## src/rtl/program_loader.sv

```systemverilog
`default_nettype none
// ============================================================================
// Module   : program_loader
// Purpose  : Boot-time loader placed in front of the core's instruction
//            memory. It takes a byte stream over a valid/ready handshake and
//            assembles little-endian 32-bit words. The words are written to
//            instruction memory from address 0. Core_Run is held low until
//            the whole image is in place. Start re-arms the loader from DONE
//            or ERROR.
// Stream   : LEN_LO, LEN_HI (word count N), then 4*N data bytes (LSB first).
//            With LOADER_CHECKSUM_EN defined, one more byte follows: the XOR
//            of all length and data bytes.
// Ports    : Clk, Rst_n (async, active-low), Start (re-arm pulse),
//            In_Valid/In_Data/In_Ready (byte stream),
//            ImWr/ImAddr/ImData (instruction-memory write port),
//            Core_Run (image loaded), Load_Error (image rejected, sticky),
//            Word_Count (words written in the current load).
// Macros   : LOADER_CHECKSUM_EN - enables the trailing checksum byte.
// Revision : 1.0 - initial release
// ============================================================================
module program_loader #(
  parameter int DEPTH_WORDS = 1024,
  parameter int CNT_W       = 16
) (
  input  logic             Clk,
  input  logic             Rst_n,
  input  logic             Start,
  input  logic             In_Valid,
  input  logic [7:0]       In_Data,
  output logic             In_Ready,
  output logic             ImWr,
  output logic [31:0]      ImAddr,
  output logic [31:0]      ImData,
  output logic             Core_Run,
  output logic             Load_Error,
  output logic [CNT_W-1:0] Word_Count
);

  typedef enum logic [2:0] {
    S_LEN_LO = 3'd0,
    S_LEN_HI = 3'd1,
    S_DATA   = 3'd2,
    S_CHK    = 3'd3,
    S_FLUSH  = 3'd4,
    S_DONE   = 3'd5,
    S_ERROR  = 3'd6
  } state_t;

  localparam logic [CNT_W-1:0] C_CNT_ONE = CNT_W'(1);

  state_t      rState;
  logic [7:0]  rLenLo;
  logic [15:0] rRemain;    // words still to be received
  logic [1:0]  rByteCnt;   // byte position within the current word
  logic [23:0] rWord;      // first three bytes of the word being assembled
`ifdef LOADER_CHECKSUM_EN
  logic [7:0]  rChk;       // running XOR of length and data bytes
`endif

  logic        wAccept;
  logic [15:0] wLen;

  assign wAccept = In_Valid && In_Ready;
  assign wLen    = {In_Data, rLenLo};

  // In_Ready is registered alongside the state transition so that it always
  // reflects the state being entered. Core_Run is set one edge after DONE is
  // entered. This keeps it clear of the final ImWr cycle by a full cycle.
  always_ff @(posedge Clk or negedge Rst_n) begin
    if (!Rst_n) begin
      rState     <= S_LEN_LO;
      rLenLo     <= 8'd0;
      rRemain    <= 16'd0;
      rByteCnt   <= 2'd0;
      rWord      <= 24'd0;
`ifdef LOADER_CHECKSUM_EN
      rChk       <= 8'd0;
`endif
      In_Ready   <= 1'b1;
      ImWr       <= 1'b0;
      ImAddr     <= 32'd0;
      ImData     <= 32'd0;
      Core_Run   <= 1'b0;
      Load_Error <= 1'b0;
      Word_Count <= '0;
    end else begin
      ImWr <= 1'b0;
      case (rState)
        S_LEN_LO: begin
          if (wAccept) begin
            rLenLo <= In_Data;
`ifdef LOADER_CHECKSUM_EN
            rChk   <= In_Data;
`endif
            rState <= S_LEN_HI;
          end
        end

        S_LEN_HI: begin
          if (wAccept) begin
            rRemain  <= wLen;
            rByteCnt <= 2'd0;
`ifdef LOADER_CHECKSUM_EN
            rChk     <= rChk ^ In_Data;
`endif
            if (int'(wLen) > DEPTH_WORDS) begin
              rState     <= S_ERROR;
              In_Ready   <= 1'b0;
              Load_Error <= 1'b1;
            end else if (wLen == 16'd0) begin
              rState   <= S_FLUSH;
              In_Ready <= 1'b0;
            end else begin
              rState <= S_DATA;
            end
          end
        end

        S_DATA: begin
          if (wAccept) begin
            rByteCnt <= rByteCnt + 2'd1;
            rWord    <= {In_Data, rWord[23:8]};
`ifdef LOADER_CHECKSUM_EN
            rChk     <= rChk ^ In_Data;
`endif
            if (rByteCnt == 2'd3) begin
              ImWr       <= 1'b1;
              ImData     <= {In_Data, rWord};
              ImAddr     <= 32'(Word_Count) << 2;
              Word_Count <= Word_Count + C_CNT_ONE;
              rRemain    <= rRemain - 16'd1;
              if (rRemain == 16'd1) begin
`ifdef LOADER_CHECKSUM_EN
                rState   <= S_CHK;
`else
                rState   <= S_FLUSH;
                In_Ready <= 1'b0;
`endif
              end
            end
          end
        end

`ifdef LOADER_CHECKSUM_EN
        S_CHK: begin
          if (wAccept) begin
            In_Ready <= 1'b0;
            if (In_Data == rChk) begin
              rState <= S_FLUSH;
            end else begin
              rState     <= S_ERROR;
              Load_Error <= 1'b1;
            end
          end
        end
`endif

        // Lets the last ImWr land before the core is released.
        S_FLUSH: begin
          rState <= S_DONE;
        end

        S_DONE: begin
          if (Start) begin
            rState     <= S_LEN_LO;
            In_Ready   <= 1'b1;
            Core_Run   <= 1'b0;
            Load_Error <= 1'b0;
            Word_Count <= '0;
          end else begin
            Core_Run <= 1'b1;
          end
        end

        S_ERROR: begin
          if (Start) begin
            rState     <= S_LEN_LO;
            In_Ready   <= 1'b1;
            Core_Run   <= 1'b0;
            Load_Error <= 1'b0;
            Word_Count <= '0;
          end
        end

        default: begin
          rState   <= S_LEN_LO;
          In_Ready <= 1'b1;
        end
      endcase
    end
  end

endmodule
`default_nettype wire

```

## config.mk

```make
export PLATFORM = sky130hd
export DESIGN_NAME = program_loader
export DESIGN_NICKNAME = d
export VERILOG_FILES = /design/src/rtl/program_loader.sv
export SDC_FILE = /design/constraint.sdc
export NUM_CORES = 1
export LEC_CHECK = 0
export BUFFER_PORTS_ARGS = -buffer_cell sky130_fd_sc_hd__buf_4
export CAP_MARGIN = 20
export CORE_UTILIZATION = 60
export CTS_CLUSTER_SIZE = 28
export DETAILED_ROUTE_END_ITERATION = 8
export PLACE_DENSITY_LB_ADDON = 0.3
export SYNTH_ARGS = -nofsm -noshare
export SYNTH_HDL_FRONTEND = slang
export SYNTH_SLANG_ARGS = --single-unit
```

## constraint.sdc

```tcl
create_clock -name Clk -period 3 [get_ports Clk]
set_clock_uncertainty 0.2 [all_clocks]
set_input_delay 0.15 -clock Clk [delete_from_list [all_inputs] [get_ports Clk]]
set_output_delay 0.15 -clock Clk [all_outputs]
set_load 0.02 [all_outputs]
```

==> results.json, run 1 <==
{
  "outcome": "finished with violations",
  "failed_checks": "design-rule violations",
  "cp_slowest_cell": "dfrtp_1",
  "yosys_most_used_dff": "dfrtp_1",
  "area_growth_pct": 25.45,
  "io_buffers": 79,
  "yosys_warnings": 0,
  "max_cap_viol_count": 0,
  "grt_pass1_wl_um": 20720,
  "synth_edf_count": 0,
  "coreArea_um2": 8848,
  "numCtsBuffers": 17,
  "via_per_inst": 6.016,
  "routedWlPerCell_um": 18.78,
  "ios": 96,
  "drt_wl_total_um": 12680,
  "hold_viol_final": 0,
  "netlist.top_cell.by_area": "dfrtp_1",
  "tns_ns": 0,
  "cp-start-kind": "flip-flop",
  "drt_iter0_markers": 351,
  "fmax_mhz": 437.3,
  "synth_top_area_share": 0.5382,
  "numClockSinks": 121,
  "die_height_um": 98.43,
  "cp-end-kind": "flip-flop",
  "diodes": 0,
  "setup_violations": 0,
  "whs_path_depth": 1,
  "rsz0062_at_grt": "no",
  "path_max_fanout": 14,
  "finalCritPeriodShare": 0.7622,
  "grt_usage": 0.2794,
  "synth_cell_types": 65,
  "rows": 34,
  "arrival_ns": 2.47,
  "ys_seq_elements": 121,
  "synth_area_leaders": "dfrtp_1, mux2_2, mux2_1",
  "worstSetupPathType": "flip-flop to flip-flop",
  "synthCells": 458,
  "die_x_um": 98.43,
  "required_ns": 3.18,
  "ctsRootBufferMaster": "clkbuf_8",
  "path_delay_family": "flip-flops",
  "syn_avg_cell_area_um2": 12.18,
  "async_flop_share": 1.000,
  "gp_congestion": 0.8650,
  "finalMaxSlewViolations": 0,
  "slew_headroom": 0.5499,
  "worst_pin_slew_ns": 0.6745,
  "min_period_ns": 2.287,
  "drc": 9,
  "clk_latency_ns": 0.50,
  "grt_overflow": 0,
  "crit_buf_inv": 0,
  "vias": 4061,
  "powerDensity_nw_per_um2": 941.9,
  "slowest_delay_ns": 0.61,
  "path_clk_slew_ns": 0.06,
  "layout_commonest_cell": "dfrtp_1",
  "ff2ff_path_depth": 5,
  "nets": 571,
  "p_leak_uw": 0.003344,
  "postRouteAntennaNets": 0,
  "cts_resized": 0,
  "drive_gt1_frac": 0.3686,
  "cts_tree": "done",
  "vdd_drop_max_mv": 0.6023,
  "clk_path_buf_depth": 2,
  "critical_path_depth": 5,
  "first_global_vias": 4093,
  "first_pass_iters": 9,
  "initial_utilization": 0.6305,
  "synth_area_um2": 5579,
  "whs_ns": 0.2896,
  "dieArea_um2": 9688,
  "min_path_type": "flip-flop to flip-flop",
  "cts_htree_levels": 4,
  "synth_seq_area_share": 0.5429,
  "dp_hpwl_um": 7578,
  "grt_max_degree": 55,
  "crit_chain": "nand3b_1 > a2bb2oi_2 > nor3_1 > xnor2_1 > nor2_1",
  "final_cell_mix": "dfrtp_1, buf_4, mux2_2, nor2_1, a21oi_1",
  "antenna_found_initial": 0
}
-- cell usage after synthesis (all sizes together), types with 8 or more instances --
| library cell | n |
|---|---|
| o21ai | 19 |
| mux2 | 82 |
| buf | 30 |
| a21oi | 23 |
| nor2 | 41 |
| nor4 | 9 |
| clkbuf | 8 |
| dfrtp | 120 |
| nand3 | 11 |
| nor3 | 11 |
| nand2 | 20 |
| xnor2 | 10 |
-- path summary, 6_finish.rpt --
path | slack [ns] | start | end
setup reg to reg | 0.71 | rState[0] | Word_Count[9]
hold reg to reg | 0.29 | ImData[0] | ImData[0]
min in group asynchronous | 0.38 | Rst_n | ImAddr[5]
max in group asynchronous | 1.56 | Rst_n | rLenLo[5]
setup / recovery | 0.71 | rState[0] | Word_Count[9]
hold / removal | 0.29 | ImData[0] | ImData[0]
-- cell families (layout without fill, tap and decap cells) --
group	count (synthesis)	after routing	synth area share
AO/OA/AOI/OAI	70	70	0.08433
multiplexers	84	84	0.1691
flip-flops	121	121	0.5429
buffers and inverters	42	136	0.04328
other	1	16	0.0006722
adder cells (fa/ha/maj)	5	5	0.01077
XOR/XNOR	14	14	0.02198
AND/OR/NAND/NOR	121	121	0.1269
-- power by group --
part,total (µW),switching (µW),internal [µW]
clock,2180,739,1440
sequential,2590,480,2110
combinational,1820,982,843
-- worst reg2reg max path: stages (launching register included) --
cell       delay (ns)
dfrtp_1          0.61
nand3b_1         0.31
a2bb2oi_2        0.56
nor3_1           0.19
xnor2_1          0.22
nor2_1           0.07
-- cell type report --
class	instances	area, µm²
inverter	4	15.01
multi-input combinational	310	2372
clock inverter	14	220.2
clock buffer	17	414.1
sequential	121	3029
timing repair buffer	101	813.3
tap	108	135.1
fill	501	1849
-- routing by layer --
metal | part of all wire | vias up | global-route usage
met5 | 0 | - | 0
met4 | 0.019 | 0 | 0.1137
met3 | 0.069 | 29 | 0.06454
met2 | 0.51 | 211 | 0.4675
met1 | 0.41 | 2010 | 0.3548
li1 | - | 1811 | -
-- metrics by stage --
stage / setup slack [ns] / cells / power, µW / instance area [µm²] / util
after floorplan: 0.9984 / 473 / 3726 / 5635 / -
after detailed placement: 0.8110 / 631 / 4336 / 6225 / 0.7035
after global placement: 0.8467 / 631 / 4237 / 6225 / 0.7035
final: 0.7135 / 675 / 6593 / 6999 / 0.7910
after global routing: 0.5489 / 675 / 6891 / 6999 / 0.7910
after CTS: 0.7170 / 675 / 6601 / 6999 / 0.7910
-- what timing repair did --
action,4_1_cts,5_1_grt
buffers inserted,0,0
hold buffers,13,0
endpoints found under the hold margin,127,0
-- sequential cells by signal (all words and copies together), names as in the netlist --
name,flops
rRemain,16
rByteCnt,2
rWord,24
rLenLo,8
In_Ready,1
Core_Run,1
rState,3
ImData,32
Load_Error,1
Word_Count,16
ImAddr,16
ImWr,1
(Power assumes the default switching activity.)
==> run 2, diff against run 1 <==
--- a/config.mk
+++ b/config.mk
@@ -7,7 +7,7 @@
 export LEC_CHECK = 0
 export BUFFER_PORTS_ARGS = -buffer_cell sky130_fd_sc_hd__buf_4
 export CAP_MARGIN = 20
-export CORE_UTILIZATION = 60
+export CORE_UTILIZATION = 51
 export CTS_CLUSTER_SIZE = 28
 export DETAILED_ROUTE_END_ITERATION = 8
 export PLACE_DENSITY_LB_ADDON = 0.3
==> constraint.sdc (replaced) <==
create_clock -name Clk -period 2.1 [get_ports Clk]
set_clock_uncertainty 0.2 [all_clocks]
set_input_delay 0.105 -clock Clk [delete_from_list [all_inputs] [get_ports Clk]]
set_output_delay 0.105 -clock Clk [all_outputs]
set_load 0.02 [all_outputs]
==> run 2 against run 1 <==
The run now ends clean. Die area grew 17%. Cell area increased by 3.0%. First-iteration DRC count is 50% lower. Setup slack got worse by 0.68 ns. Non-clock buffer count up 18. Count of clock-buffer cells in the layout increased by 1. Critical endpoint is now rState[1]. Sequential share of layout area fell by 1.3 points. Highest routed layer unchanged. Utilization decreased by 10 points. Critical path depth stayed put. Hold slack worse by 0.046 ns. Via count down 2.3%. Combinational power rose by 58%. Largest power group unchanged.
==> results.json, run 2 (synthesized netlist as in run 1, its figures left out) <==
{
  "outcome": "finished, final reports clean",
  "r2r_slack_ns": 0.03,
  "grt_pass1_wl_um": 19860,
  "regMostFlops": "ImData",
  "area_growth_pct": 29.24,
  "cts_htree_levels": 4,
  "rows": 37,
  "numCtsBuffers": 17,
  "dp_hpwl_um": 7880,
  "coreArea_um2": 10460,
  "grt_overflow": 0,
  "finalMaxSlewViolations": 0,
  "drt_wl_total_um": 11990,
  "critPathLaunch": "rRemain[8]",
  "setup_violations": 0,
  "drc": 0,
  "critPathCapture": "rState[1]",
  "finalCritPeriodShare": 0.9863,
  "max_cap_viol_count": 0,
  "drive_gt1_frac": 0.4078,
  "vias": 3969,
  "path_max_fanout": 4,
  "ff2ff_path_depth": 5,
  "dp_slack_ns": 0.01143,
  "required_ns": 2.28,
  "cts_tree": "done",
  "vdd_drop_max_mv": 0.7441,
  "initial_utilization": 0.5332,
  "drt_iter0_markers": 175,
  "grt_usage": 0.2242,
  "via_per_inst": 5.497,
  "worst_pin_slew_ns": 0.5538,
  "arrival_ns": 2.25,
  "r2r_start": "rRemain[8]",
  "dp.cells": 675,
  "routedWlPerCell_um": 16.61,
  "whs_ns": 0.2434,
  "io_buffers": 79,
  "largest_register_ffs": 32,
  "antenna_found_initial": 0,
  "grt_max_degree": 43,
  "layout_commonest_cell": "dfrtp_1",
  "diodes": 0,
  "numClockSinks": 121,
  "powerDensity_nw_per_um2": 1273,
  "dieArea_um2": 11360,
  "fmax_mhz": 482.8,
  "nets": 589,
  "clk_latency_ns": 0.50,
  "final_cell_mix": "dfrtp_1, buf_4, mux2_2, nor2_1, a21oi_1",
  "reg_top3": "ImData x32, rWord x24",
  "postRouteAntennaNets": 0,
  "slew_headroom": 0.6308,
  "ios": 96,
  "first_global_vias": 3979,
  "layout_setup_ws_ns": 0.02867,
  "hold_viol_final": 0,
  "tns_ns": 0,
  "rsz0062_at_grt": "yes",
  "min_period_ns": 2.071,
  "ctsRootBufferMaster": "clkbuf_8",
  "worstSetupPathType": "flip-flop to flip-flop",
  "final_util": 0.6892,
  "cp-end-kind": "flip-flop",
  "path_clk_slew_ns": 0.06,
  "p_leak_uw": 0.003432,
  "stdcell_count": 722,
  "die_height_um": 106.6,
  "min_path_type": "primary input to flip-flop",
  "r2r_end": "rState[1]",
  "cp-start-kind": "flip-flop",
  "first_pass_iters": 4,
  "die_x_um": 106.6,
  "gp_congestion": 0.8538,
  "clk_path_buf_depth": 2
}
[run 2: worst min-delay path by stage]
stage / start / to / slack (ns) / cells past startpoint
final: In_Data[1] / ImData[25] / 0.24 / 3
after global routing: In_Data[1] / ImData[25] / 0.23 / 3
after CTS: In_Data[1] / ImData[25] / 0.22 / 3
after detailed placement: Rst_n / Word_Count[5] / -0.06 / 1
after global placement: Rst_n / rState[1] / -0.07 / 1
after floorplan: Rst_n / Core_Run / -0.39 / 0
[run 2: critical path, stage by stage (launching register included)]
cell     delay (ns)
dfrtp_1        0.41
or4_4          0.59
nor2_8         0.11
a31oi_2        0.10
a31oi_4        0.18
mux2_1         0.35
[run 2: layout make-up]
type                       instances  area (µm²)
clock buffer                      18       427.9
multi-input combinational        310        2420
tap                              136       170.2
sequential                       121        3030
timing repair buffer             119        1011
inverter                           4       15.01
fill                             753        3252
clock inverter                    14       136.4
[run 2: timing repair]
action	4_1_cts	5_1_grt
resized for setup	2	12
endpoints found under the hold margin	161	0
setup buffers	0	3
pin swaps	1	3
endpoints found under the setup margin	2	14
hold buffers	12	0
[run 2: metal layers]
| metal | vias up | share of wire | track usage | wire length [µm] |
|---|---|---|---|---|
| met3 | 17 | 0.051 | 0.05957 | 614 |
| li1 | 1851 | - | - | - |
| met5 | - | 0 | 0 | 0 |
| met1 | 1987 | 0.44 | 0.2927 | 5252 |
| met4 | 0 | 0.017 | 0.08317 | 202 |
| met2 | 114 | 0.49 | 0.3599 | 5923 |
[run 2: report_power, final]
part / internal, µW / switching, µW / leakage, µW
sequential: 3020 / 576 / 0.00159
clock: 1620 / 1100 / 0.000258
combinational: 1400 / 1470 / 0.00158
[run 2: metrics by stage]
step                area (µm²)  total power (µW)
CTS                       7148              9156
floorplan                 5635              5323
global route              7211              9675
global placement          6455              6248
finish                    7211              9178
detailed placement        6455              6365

###

Search the entries for the string "asynchronous" and copy each line where it occurs.

- [RESULT OF THE TASK]
min in group asynchronous | 0.38 | Rst_n | ImAddr[5]
max in group asynchronous | 1.56 | Rst_n | rLenLo[5]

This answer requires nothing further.